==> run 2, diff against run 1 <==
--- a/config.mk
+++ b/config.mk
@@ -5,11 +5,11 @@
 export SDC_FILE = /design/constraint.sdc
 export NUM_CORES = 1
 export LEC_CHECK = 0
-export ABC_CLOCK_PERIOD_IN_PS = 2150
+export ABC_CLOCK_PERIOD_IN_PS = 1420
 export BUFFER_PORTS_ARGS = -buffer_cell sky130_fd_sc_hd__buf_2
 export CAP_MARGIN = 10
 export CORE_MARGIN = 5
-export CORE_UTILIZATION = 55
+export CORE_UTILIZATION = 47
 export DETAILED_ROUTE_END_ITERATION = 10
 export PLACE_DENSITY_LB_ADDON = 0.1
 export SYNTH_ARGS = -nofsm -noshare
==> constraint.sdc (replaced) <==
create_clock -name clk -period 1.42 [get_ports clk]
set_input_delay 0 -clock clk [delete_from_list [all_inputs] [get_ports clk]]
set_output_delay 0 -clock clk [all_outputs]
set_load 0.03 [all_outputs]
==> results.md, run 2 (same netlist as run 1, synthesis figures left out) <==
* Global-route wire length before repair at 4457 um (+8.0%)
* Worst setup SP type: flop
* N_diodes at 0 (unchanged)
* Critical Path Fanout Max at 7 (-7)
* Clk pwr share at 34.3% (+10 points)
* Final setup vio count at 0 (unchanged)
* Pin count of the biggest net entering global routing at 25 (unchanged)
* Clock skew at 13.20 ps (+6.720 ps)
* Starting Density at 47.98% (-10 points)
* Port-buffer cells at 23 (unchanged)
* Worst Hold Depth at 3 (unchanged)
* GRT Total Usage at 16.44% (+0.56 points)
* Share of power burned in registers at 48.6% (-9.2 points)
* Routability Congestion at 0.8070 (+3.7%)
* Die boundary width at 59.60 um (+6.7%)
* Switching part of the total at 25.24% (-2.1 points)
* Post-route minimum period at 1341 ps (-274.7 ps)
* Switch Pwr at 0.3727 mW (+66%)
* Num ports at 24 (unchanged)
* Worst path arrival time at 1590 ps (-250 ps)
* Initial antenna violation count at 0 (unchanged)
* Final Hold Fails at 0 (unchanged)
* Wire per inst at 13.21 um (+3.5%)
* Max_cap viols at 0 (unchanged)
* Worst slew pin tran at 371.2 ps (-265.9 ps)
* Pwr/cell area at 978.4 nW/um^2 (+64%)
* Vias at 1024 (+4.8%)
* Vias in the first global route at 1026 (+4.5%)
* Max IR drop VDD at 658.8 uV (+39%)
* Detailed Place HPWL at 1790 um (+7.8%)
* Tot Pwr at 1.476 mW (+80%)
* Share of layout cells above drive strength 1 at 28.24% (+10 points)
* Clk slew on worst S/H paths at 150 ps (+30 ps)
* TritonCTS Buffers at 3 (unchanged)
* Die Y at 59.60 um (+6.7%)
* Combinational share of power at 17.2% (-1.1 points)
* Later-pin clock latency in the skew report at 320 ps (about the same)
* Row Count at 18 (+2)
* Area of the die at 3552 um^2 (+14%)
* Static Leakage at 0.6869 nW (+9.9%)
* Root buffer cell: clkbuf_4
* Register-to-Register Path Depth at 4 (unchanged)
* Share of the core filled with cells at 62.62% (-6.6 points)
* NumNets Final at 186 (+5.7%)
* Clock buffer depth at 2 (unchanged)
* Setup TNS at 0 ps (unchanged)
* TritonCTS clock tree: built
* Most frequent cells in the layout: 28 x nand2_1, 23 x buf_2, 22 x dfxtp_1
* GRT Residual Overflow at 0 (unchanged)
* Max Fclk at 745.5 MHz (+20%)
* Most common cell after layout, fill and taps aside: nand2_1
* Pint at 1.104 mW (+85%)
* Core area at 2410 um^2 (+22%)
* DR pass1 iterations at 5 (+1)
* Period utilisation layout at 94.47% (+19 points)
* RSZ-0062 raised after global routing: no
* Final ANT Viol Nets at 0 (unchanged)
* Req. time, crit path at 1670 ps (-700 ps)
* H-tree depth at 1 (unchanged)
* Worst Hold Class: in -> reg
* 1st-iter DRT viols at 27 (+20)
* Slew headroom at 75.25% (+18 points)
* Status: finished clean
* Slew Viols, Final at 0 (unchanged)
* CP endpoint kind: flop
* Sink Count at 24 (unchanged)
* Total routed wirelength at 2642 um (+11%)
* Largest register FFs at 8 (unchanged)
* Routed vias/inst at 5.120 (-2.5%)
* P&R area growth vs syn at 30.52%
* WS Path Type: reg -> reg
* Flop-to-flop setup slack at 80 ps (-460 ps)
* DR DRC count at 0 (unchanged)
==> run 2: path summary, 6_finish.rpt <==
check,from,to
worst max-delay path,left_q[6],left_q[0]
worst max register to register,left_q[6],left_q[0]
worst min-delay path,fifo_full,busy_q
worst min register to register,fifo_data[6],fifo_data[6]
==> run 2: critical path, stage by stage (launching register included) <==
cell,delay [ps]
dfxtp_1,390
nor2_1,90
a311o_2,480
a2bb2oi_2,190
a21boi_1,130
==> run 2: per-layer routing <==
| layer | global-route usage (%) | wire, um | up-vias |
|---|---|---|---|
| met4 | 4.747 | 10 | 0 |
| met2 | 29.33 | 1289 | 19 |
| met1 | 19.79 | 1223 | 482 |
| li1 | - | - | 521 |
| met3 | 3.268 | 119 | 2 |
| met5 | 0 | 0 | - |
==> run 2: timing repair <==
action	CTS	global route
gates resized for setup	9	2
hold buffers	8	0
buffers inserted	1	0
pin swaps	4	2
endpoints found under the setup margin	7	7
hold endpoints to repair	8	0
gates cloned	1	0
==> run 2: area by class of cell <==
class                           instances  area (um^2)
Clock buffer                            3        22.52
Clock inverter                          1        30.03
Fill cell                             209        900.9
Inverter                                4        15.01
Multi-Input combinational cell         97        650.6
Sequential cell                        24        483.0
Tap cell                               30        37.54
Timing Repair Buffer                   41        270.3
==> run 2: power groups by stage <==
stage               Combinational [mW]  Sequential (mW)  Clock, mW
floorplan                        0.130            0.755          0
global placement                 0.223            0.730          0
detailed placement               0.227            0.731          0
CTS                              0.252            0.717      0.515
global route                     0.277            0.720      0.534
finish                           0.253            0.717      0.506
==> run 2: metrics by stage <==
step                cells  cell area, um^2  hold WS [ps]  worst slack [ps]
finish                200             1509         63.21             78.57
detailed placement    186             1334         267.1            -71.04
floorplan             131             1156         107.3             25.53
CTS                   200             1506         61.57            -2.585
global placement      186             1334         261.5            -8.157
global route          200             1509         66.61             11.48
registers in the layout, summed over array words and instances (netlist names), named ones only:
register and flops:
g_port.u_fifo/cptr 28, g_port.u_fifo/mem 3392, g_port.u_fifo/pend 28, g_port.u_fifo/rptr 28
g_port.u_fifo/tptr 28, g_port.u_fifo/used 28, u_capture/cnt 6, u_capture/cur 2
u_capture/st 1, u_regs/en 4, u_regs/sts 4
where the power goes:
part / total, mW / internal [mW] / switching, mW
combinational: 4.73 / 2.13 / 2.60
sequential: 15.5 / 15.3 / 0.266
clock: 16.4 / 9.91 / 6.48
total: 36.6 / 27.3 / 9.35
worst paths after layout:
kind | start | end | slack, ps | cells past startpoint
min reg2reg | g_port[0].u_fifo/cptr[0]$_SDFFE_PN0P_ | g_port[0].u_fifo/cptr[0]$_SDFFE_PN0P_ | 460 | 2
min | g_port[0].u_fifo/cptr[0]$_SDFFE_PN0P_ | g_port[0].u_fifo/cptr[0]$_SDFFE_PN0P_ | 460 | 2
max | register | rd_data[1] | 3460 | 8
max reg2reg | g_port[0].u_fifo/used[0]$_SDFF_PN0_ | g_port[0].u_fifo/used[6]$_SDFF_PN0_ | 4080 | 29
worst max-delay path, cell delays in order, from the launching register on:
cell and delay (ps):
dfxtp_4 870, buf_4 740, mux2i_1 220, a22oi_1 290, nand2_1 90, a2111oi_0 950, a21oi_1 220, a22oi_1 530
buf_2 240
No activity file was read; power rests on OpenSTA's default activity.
### src/rtl/vslot_bg_dec.sv
module vslot_bg_dec
  import vslot_pkg::*;
#(
  parameter int BW     = 3,
  parameter int SPR_W  = 6,
  parameter int Y_BASE = 16
) (
  input  logic [BW-1:0]    blk,
  input  logic [3:0]       off,
  output slot_kind_e       kind,
  output logic [BW+1:0]    col,
  output logic [SPR_W-1:0] spr,
  output logic             word
);
  logic [1:0] c;
  logic [1:0] k;

  assign c = off[3:2];
  assign k = off[1:0];

  always_comb begin
    kind = SK_EXT;
    col  = '0;
    spr  = '0;
    word = 1'b0;
    unique case (k)
      2'd0: begin
        kind = SK_BG_NAME;
        col  = {blk, c};
      end
      2'd1: begin
        if (c != 2'd0) begin
          kind = SK_SPR_Y;
          spr  = SPR_W'(Y_BASE + 6 * int'(blk) + 2 * (int'(c) - 1));
        end
      end
      default: begin
        kind = SK_BG_TILE;
        col  = {blk, c};
        word = k[0];
      end
    endcase
  end
endmodule

### src/rtl/vslot_decode.sv
module vslot_decode
  import vslot_pkg::*;
#(
  parameter int SLOT_W      = 8,
  parameter int SPR_W       = 6,
  parameter int BW          = 3,
  parameter int SPR_A_END   = 12,
  parameter int SPR_B_START = 17,
  parameter int SPR_B_END   = 29,
  parameter int SPR_A_SPR   = 4,
  parameter int HS_FALL     = 14,
  parameter int HS_RISE     = 27,
  parameter int Y_START     = 31,
  parameter int BG_START    = 39,
  parameter int BG_END      = 167,
  parameter int Y_BASE      = 16
) (
  input  logic [SLOT_W-1:0] slot,
  output slot_kind_e        kind,
  output logic [BW+1:0]     col,
  output logic [SPR_W-1:0]  spr,
  output logic              word,
  output logic              hs_n
);
  int s, spr_rel, bg_rel;
  logic in_spr_a, in_spr_b, in_y, in_bg;
  logic [2:0]       spr_off;
  logic [SPR_W-1:0] spr_first;
  logic [BW-1:0]    bg_blk;
  logic [3:0]       bg_off;

  slot_kind_e       sp_kind, bg_kind;
  logic [SPR_W-1:0] sp_idx, bg_spr;
  logic             sp_word, bg_word;
  logic [BW+1:0]    bg_col;

  always_comb begin
    s        = int'(slot);
    in_spr_a = s < SPR_A_END;
    in_spr_b = (s >= SPR_B_START) && (s < SPR_B_END);
    in_y     = (s >= Y_START) && (s < BG_START);
    in_bg    = (s >= BG_START) && (s < BG_END);
    spr_rel  = in_spr_a ? s : (in_spr_b ? s - SPR_B_START : 0);
    spr_off  = 3'(spr_rel % SPR_BLK_LEN);
    spr_first = SPR_W'((in_spr_a ? 0 : SPR_A_SPR) + 2 * (spr_rel / SPR_BLK_LEN));
    bg_rel   = in_bg ? s - BG_START : 0;
    bg_off   = 4'(bg_rel % BG_BLK_LEN);
    bg_blk   = BW'(bg_rel / BG_BLK_LEN);
    hs_n     = !((s >= HS_FALL) && (s < HS_RISE));
  end

  vslot_spr_dec #(.SPR_W(SPR_W)) u_spr (
    .off       (spr_off),
    .first_idx (spr_first),
    .kind      (sp_kind),
    .idx       (sp_idx),
    .word      (sp_word)
  );

  vslot_bg_dec #(.BW(BW), .SPR_W(SPR_W), .Y_BASE(Y_BASE)) u_bg (
    .blk  (bg_blk),
    .off  (bg_off),
    .kind (bg_kind),
    .col  (bg_col),
    .spr  (bg_spr),
    .word (bg_word)
  );

  always_comb begin
    kind = SK_EXT;
    col  = '0;
    spr  = '0;
    word = 1'b0;
    if (in_spr_a || in_spr_b) begin
      kind = sp_kind;
      spr  = sp_idx;
      word = sp_word;
    end else if (in_y) begin
      kind = SK_SPR_Y;
      spr  = SPR_W'(2 * (s - Y_START));
    end else if (in_bg) begin
      kind = bg_kind;
      col  = bg_col;
      spr  = bg_spr;
      word = bg_word;
    end
  end
endmodule

### src/rtl/vram_slot_seq.sv
module vram_slot_seq
  import vslot_pkg::*;
#(
  parameter int SPR_BLKS_A = 2,
  parameter int GAP_A      = 2,
  parameter int HS_EXT     = 3,
  parameter int SPR_BLKS_B = 2,
  parameter int GAP_B      = 2,
  parameter int Y_LEAD     = 8,
  parameter int BG_BLKS    = 8,
  parameter int TAIL       = 4,
  localparam int SPR_A_END   = SPR_BLKS_A * SPR_BLK_LEN,
  localparam int HS_FALL     = SPR_A_END + GAP_A,
  localparam int SPR_B_START = HS_FALL + HS_EXT,
  localparam int SPR_B_END   = SPR_B_START + SPR_BLKS_B * SPR_BLK_LEN,
  localparam int HS_RISE     = SPR_B_END - 2,
  localparam int Y_START     = SPR_B_END + GAP_B,
  localparam int BG_START    = Y_START + Y_LEAD,
  localparam int BG_END      = BG_START + BG_BLKS * BG_BLK_LEN,
  localparam int LINE_SLOTS  = BG_END + TAIL,
  localparam int ACTIVE      = 2 * (SPR_BLKS_A + SPR_BLKS_B),
  localparam int SPRITES     = 2 * Y_LEAD + 6 * BG_BLKS,
  localparam int SLOT_W      = $clog2(LINE_SLOTS),
  localparam int BW          = (BG_BLKS > 1) ? $clog2(BG_BLKS) : 1,
  localparam int COL_W       = BW + 2,
  localparam int SPR_W       = $clog2((SPRITES > ACTIVE) ? SPRITES : ACTIVE)
) (
  input  logic              clk,
  input  logic              rst,
  input  logic              slot_en,
  input  logic              line_start,
  output logic [SLOT_W-1:0] slot_idx,
  output logic [2:0]        slot_kind,
  output logic [COL_W-1:0]  col_idx,
  output logic [SPR_W-1:0]  spr_idx,
  output logic              word_sel,
  output logic              ext_grant,
  output logic              hsync_n
);
  logic [SLOT_W-1:0] cnt_nxt;
  slot_kind_e        d_kind;
  logic [COL_W-1:0]  d_col;
  logic [SPR_W-1:0]  d_spr;
  logic              d_word, d_hs_n;

  vslot_counter #(.LINE_SLOTS(LINE_SLOTS), .SLOT_W(SLOT_W)) u_cnt (
    .clk        (clk),
    .rst        (rst),
    .slot_en    (slot_en),
    .line_start (line_start),
    .cnt_nxt    (cnt_nxt),
    .cnt        (slot_idx)
  );

  vslot_decode #(
    .SLOT_W(SLOT_W), .SPR_W(SPR_W), .BW(BW),
    .SPR_A_END(SPR_A_END), .SPR_B_START(SPR_B_START), .SPR_B_END(SPR_B_END),
    .SPR_A_SPR(2 * SPR_BLKS_A), .HS_FALL(HS_FALL), .HS_RISE(HS_RISE),
    .Y_START(Y_START), .BG_START(BG_START), .BG_END(BG_END), .Y_BASE(2 * Y_LEAD)
  ) u_dec (
    .slot (cnt_nxt),
    .kind (d_kind),
    .col  (d_col),
    .spr  (d_spr),
    .word (d_word),
    .hs_n (d_hs_n)
  );

  always_ff @(posedge clk) begin
    if (rst || slot_en) begin
      slot_kind <= d_kind;
      col_idx   <= d_col;
      spr_idx   <= d_spr;
      word_sel  <= d_word;
      ext_grant <= (d_kind == SK_EXT);
      hsync_n   <= d_hs_n;
    end
  end
endmodule

### config.mk
export PLATFORM = sky130hd
export DESIGN_NAME = vram_slot_seq
export DESIGN_NICKNAME = d
export VERILOG_FILES = /design/src/rtl/vslot_pkg.sv /design/src/rtl/vslot_counter.sv /design/src/rtl/vslot_spr_dec.sv /design/src/rtl/vslot_bg_dec.sv /design/src/rtl/vslot_decode.sv /design/src/rtl/vram_slot_seq.sv
export SDC_FILE = /design/constraint.sdc
export NUM_CORES = 1
export LEC_CHECK = 0
export CAP_MARGIN = 20
export CORE_MARGIN = 10
export CORE_UTILIZATION = 60
export CTS_BUF_LIST = sky130_fd_sc_hd__clkbuf_8
export CTS_CLUSTER_DIAMETER = 100
export DETAILED_ROUTE_END_ITERATION = 8
export GPL_TIMING_DRIVEN = 0
export PLACE_DENSITY = 0.83
export SETUP_SLACK_MARGIN = 0.05
export SLEW_MARGIN = 10
export SYNTH_ARGS = -nofsm -noshare
export SYNTH_HDL_FRONTEND = slang
export SYNTH_SLANG_ARGS = --single-unit
### constraint.sdc
create_clock -name clk -period 12.7 [get_ports clk]
set_input_delay 3.175 -clock clk [delete_from_list [all_inputs] [get_ports clk]]
set_output_delay 3.175 -clock clk [all_outputs]
set_load 0.05 [all_outputs]
### src/rtl/dph_line2.sv
module dph_line2 (
    input  logic       clk,
    input  logic       rst,
    input  logic [2:0] mode,
    input  logic       trig,
    output logic       level
);
    import dph_pkg::*;

    logic pulse_q;

    always_ff @(posedge clk) begin
        if (rst)
            pulse_q <= 1'b0;
        else
            pulse_q <= trig;
    end

    assign level = line2_level(mode, pulse_q);
endmodule

### src/rtl/dph_port.sv
module dph_port
    import dph_pkg::*;
#(
    parameter int DW             = DATA_W,
    parameter bit PULSE_ON_WRITE = 1'b0
) (
    input  logic            clk,
    input  logic            rst,
    input  port_acc_t       acc,
    input  logic [DW-1:0]   wdata,
    input  logic [DW-1:0]   pin_in,
    input  logic            line1,
    output logic [DW-1:0]   pin_out,
    output logic [DW-1:0]   pin_oe,
    output logic            line2,
    output logic            irq,
    output logic [DW-1:0]   dd_rdata,
    output logic [DW-1:0]   ctl_rdata,
    output logic [CTL_W-1:0] cfg
);
    localparam int PAD_W = DW - CTL_W - 1;

    ctl_t          ctl_q;
    logic [DW-1:0] dir_q;
    logic [DW-1:0] data_q;
    logic          flag;
    logic          data_rd;
    logic          data_wr;
    logic          trig;

    always_comb begin
        data_rd = acc.dd_rd & ctl_q.sel_data;
        data_wr = acc.dd_wr & ctl_q.sel_data;
    end

    always_ff @(posedge clk) begin
        if (rst) begin
            ctl_q  <= '0;
            dir_q  <= '0;
            data_q <= '0;
        end else begin
            if (acc.ctl_wr)
                ctl_q <= ctl_t'(wdata[CTL_W-1:0]);
            if (acc.dd_wr) begin
                if (ctl_q.sel_data)
                    data_q <= wdata;
                else
                    dir_q <= wdata;
            end
        end
    end

    dph_edge_flag u_flag (
        .clk      (clk),
        .rst      (rst),
        .line_in  (line1),
        .rise_sel (ctl_q.edge_rise),
        .clr      (data_rd),
        .flag     (flag)
    );

    generate
        if (PULSE_ON_WRITE) begin : g_trig_wr
            assign trig = data_wr;
        end else begin : g_trig_rd
            assign trig = data_rd;
        end
    endgenerate

    dph_line2 u_line2 (
        .clk   (clk),
        .rst   (rst),
        .mode  (ctl_q.l2_mode),
        .trig  (trig),
        .level (line2)
    );

    always_comb begin
        dd_rdata  = ctl_q.sel_data ? ((data_q & dir_q) | (pin_in & ~dir_q)) : dir_q;
        ctl_rdata = {flag, {PAD_W{1'b0}}, ctl_q};
    end

    assign pin_out = data_q;
    assign pin_oe  = dir_q;
    assign irq     = flag & ctl_q.irq_en;
    assign cfg     = ctl_q;
endmodule

### src/rtl/dual_port_handshake.sv
module dual_port_handshake
    import dph_pkg::*;
#(
    parameter int DW = DATA_W
) (
    input  logic                 clk,
    input  logic                 rst,
    input  logic                 cs,
    input  logic                 rw,
    input  logic [REG_SEL_W-1:0] rsel,
    input  logic [DW-1:0]        wdata,
    output logic [DW-1:0]        rdata,
    output logic                 irq_a,
    output logic                 irq_b,
    input  logic [DW-1:0]        pa_in,
    output logic [DW-1:0]        pa_out,
    output logic [DW-1:0]        pa_oe,
    input  logic [DW-1:0]        pb_in,
    output logic [DW-1:0]        pb_out,
    output logic [DW-1:0]        pb_oe,
    input  logic                 ca1,
    output logic                 ca2,
    input  logic                 cb1,
    output logic                 cb2
);
    localparam int NP = 2;

    logic [DW-1:0]    pin_in_v  [NP];
    logic [DW-1:0]    pin_out_v [NP];
    logic [DW-1:0]    pin_oe_v  [NP];
    logic [DW-1:0]    dd_rd_v   [NP];
    logic [DW-1:0]    ctl_rd_v  [NP];
    logic [CTL_W-1:0] cfg_v     [NP];
    logic [NP-1:0]    line1_v;
    logic [NP-1:0]    line2_v;
    logic [NP-1:0]    irq_v;
    logic [CTL_W-1:0] cfg_a;
    logic [CTL_W-1:0] cfg_b;

    assign pin_in_v[0] = pa_in;
    assign pin_in_v[1] = pb_in;
    assign line1_v     = {cb1, ca1};

    generate
        for (genvar g = 0; g < NP; g++) begin : g_port
            port_acc_t acc;

            always_comb begin
                acc.dd_rd  = cs &  rw & (rsel == dd_addr(g));
                acc.dd_wr  = cs & ~rw & (rsel == dd_addr(g));
                acc.ctl_wr = cs & ~rw & (rsel == ctl_addr(g));
            end

            dph_port #(
                .DW             (DW),
                .PULSE_ON_WRITE (g == 1)
            ) u_port (
                .clk       (clk),
                .rst       (rst),
                .acc       (acc),
                .wdata     (wdata),
                .pin_in    (pin_in_v[g]),
                .line1     (line1_v[g]),
                .pin_out   (pin_out_v[g]),
                .pin_oe    (pin_oe_v[g]),
                .line2     (line2_v[g]),
                .irq       (irq_v[g]),
                .dd_rdata  (dd_rd_v[g]),
                .ctl_rdata (ctl_rd_v[g]),
                .cfg       (cfg_v[g])
            );
        end
    endgenerate

    always_comb begin
        case (reg_sel_e'(rsel))
            SEL_A_DD:  rdata = dd_rd_v[0];
            SEL_A_CTL: rdata = ctl_rd_v[0];
            SEL_B_DD:  rdata = dd_rd_v[1];
            default:   rdata = ctl_rd_v[1];
        endcase
    end

    assign pa_out = pin_out_v[0];
    assign pa_oe  = pin_oe_v[0];
    assign pb_out = pin_out_v[1];
    assign pb_oe  = pin_oe_v[1];
    assign ca2    = line2_v[0];
    assign cb2    = line2_v[1];
    assign irq_a  = irq_v[0];
    assign irq_b  = irq_v[1];
    assign cfg_a  = cfg_v[0];
    assign cfg_b  = cfg_v[1];
endmodule

### config.mk
export PLATFORM = sky130hd
export DESIGN_NAME = dual_port_handshake
export DESIGN_NICKNAME = d
export VERILOG_FILES = /design/src/rtl/dph_pkg.sv /design/src/rtl/dph_edge_flag.sv /design/src/rtl/dph_line2.sv /design/src/rtl/dph_port.sv /design/src/rtl/dual_port_handshake.sv
export SDC_FILE = /design/constraint.sdc
export NUM_CORES = 1
export LEC_CHECK = 0
export ABC_AREA = 1
export CAP_MARGIN = 20
export CORE_ASPECT_RATIO = 0.7
export CORE_UTILIZATION = 45
export DETAILED_ROUTE_END_ITERATION = 12
export PLACE_DENSITY = 0.76
export SETUP_SLACK_MARGIN = 0.1
export SLEW_MARGIN = 20
export SYNTH_ARGS = -nofsm -noshare
export SYNTH_HDL_FRONTEND = slang
export SYNTH_SLANG_ARGS = --single-unit
### constraint.sdc
create_clock -name clk -period 1.35 [get_ports clk]
set_input_delay 0.27 -clock clk [delete_from_list [all_inputs] [get_ports clk]]
set_output_delay 0.27 -clock clk [all_outputs]
set_load 0.01 [all_outputs]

──────────

Problem to work on:
Select and copy every line of the material that holds the string "same".

Task result:
==> results.md, run 2 (same netlist as run 1, synthesis figures left out) <==
* Later-pin clock latency in the skew report at 320 ps (about the same)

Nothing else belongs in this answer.